One of the most important causes of pregnancy insomnia is frequent going to the bathroom during the first months due to hormonal changes and in the last months due to the big belly, which pressures the bladder, causing frequent urination.
Pregnant women feel several pains during pregnancy, including headaches, back pain, and pelvic pain due to the loosening of the ligaments that occurs while the body prepares for childbirth.
Pregnant women may suffer from swelling in the legs and feet, and increased weight during pregnancy may cause some pain in the feet and legs, which makes it difficult to sleep during the night.
Hormonal fluctuations, a large abdomen, weight gain, and high temperatures all increase a pregnant woman's feeling of heat.
Your ever-growing belly and other factors will make finding a comfortable sleeping position difficult during pregnancy. Learn more about this topic in this article.
Fear of childbirth and the anxiety that afflicts pregnant women often prevent them from having peaceful, uninterrupted sleep.
Pregnancy mood swings, changing hormones, and the growing baby can cause vivid and often strange dreams, which cause insomnia and difficulty sleeping.
If you don't fall asleep within the first half hour of going to bed, get up and do an easy, screen-free activity like reading or walking around the house for five or ten minutes. Then, try to sleep again.
One reason for stress around insomnia is the commitment to getting eight hours of sleep. Our sleep needs vary according to age, activity, and health condition. If you feel comfortable after sleeping for less than eight hours, know that this is the amount of time your body needs, and do not insist on a fixed number of hours.

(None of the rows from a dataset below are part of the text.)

[src/rtl/rr_ring_scheduler_if.sv]
`default_nettype none
// ============================================================================
// Module      : rr_ring_scheduler_if
// Description : Request/grant bundle between requesters and rr_ring_scheduler.
// Revision    : 1.0 - initial release
// ============================================================================
interface rr_ring_scheduler_if #(
    parameter int N = 4
);
    localparam int IDW = (N > 1) ? $clog2(N) : 1;

    logic           en;
    logic [N-1:0]   req;
    logic [N-1:0]   gnt;
    logic           gnt_valid;
    logic [IDW-1:0] gnt_id;
    logic [N-1:0]   token;
    logic           preempt;

    modport master (
        output en, req,
        input  gnt, gnt_valid, gnt_id, token, preempt
    );

    modport slave (
        input  en, req,
        output gnt, gnt_valid, gnt_id, token, preempt
    );
endinterface
`default_nettype wire

[src/rtl/rr_ring_scheduler.sv]
`default_nettype none
// ============================================================================
// Module      : rr_ring_scheduler
// Description : Token-ring round-robin scheduler for one shared resource.
//               Optional hold-limit preemption enabled by RR_SCHED_TIMEOUT_EN.
// Revision    : 1.0 - initial release
// ============================================================================
module rr_ring_scheduler #(
    parameter int N        = 4,
    parameter int MAX_HOLD = 8
) (
    input  wire logic          clk,
    input  wire logic          clr_n,
    rr_ring_scheduler_if.slave bus
);
    localparam int IDW = (N > 1) ? $clog2(N) : 1;

    typedef enum logic [1:0] {
        ST_IDLE  = 2'd0,
        ST_GRANT = 2'd1,
        ST_GAP   = 2'd2
    } state_t;

    state_t         r_state;
    logic [N-1:0]   r_gnt;
    logic           r_gnt_valid;
    logic [IDW-1:0] r_gnt_id;
    logic [N-1:0]   r_token;
    logic           r_preempt;

    logic [IDW-1:0] w_tok_idx;
    logic           w_found;
    logic [IDW-1:0] w_win_id;
    logic [IDW-1:0] w_next_id;
    logic           w_release;
    logic           w_expire;

    function automatic logic [N-1:0] f_onehot(input logic [IDW-1:0] id);
        logic [N-1:0] v;
        v     = '0;
        v[id] = 1'b1;
        return v;
    endfunction

    always_comb begin
        w_tok_idx = '0;
        for (int i = 0; i < N; i++) begin
            if (r_token[i]) w_tok_idx = IDW'(i);
        end
    end

    // Scan upward from the token position, wrapping N-1 -> 0.
    always_comb begin
        logic [IDW:0] v_scan;
        w_found  = 1'b0;
        w_win_id = '0;
        v_scan   = '0;
        for (int i = 0; i < N; i++) begin
            v_scan = {1'b0, w_tok_idx} + (IDW+1)'(i);
            if (v_scan >= (IDW+1)'(N)) v_scan = v_scan - (IDW+1)'(N);
            if (!w_found && bus.req[v_scan[IDW-1:0]]) begin
                w_found  = 1'b1;
                w_win_id = v_scan[IDW-1:0];
            end
        end
    end

    assign w_next_id = (r_gnt_id == IDW'(N-1)) ? '0 : r_gnt_id + IDW'(1);
    assign w_release = ~bus.req[r_gnt_id];

`ifdef RR_SCHED_TIMEOUT_EN
    localparam int HCW = $clog2(MAX_HOLD) + 1;
    logic [HCW-1:0] r_hold_cnt;

    assign w_expire = (r_state == ST_GRANT) && (r_hold_cnt == HCW'(MAX_HOLD-1));

    // Counts completed grant cycles; saturates rather than wrapping.
    always_ff @(posedge clk or negedge clr_n) begin
        if (!clr_n) begin
            r_hold_cnt <= '0;
        end else if (r_state == ST_GRANT && !(w_release || w_expire)) begin
            if (r_hold_cnt != HCW'(MAX_HOLD-1)) r_hold_cnt <= r_hold_cnt + HCW'(1);
        end else begin
            r_hold_cnt <= '0;
        end
    end
`else
    assign w_expire = 1'b0;
`endif

    always_ff @(posedge clk or negedge clr_n) begin
        if (!clr_n) begin
            r_state     <= ST_IDLE;
            r_gnt       <= '0;
            r_gnt_valid <= 1'b0;
            r_gnt_id    <= '0;
            r_token     <= f_onehot('0);
            r_preempt   <= 1'b0;
        end else begin
            r_preempt <= 1'b0;
            case (r_state)
                ST_IDLE, ST_GAP: begin
                    if (bus.en && w_found) begin
                        r_gnt       <= f_onehot(w_win_id);
                        r_gnt_valid <= 1'b1;
                        r_gnt_id    <= w_win_id;
                        r_token     <= f_onehot(w_win_id);
                        r_state     <= ST_GRANT;
                    end else begin
                        r_state <= ST_IDLE;
                    end
                end
                ST_GRANT: begin
                    // A drop on the expiry cycle is treated as a normal release.
                    if (w_release || w_expire) begin
                        r_gnt       <= '0;
                        r_gnt_valid <= 1'b0;
                        r_token     <= f_onehot(w_next_id);
                        r_preempt   <= w_expire && !w_release;
                        r_state     <= ST_GAP;
                    end
                end
                default: begin
                    r_state <= ST_IDLE;
                end
            endcase
        end
    end

    assign bus.gnt       = r_gnt;
    assign bus.gnt_valid = r_gnt_valid;
    assign bus.gnt_id    = r_gnt_id;
    assign bus.token     = r_token;
    assign bus.preempt   = r_preempt;

endmodule
`default_nettype wire

[src/flat_wrapper.sv]
// flat-port wrapper written by rule: the top's interface ports become plain ports
module rr_ring_scheduler_flat 
#(
    parameter int N        = 4,
    parameter int MAX_HOLD = 8
)
  (clk, clr_n, bus_en, bus_req, bus_gnt, bus_gnt_valid, bus_gnt_id, bus_token, bus_preempt);
  rr_ring_scheduler_if #(.N(N)) bus_i ();
  input  wire logic clk;
  input  wire logic clr_n;
  input wire logic [$bits(bus_i.en)-1:0] bus_en;
  input wire logic [$bits(bus_i.req)-1:0] bus_req;
  output wire logic [$bits(bus_i.gnt)-1:0] bus_gnt;
  output wire logic [$bits(bus_i.gnt_valid)-1:0] bus_gnt_valid;
  output wire logic [$bits(bus_i.gnt_id)-1:0] bus_gnt_id;
  output wire logic [$bits(bus_i.token)-1:0] bus_token;
  output wire logic [$bits(bus_i.preempt)-1:0] bus_preempt;
  assign bus_i.en = bus_en;
  assign bus_i.req = bus_req;
  assign bus_gnt = bus_i.gnt;
  assign bus_gnt_valid = bus_i.gnt_valid;
  assign bus_gnt_id = bus_i.gnt_id;
  assign bus_token = bus_i.token;
  assign bus_preempt = bus_i.preempt;
  rr_ring_scheduler #(.N(N), .MAX_HOLD(MAX_HOLD)) u_core (.clk(clk), .clr_n(clr_n), .bus(bus_i));
endmodule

If you feel afraid of childbirth or have any anxiety about pregnancy and birth, talk to your doctor and ask her any questions that are troubling you. Talk to your husband or friends, and eliminate any stress that makes you sleepless.
Try to limit the amount of caffeine, especially in the afternoon. Drink water instead of tea or coffee in the evening. Stop drinking fluids at seven to avoid going to the bathroom at night. Also, avoid chocolate, especially in the evening.
Instead of eating large, late meals, distribute your food into several small meals throughout the day. Avoid eating in the evening to avoid any digestive problems or heartburn.
Whether it's walking, yoga, swimming, or any physical activity your doctor has allowed you to do. It has been shown that exercising during pregnancy has many benefits, and it is vital in improving sleep quality.
Go to bed at the same time daily and stick to a daily bedtime routine. Read a little, do breathing exercises, enjoy a warm bath, and ask your husband to massage your neck and feet for more relaxation.
Stop watching TV and browse your cell phone at least an hour before bed, as the light on these screens worsens insomnia and makes sleeping difficult.
Make sure your bedroom is not too hot or cold, and if the weather permits, open the window during sleep to get fresh air.
Use a comfortable pregnancy pillow and any additional pillows that help you get into the appropriate position to make your sleep easier.
Sleep is essential for physical and mental health, especially for pregnant women. There are many causes of insomnia in pregnant women, but there are also many solutions. Do not worry and apply these tips. If you do not get rid of insomnia, talk to your doctor to find a suitable solution.